= Beginning of Section =

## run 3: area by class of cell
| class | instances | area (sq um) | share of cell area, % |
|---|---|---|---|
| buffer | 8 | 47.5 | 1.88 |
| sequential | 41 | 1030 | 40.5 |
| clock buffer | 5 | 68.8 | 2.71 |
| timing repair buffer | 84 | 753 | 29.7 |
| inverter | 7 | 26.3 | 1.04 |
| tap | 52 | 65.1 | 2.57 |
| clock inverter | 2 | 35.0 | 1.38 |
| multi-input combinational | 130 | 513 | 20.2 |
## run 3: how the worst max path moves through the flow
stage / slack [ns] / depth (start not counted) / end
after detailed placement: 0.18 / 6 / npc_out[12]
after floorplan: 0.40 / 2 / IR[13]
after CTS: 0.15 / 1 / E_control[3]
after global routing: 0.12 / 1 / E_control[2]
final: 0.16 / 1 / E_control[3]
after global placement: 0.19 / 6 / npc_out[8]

= End of Section =

Problem requirements: Repeat all of the listing above exactly, leaving nothing out.

Exercise response:
## run 3: area by class of cell
| class | instances | area (sq um) | share of cell area, % |
|---|---|---|---|
| buffer | 8 | 47.5 | 1.88 |
| sequential | 41 | 1030 | 40.5 |
| clock buffer | 5 | 68.8 | 2.71 |
| timing repair buffer | 84 | 753 | 29.7 |
| inverter | 7 | 26.3 | 1.04 |
| tap | 52 | 65.1 | 2.57 |
| clock inverter | 2 | 35.0 | 1.38 |
| multi-input combinational | 130 | 513 | 20.2 |
## run 3: how the worst max path moves through the flow
stage / slack [ns] / depth (start not counted) / end
after detailed placement: 0.18 / 6 / npc_out[12]
after floorplan: 0.40 / 2 / IR[13]
after CTS: 0.15 / 1 / E_control[3]
after global routing: 0.12 / 1 / E_control[2]
final: 0.16 / 1 / E_control[3]
after global placement: 0.19 / 6 / npc_out[8]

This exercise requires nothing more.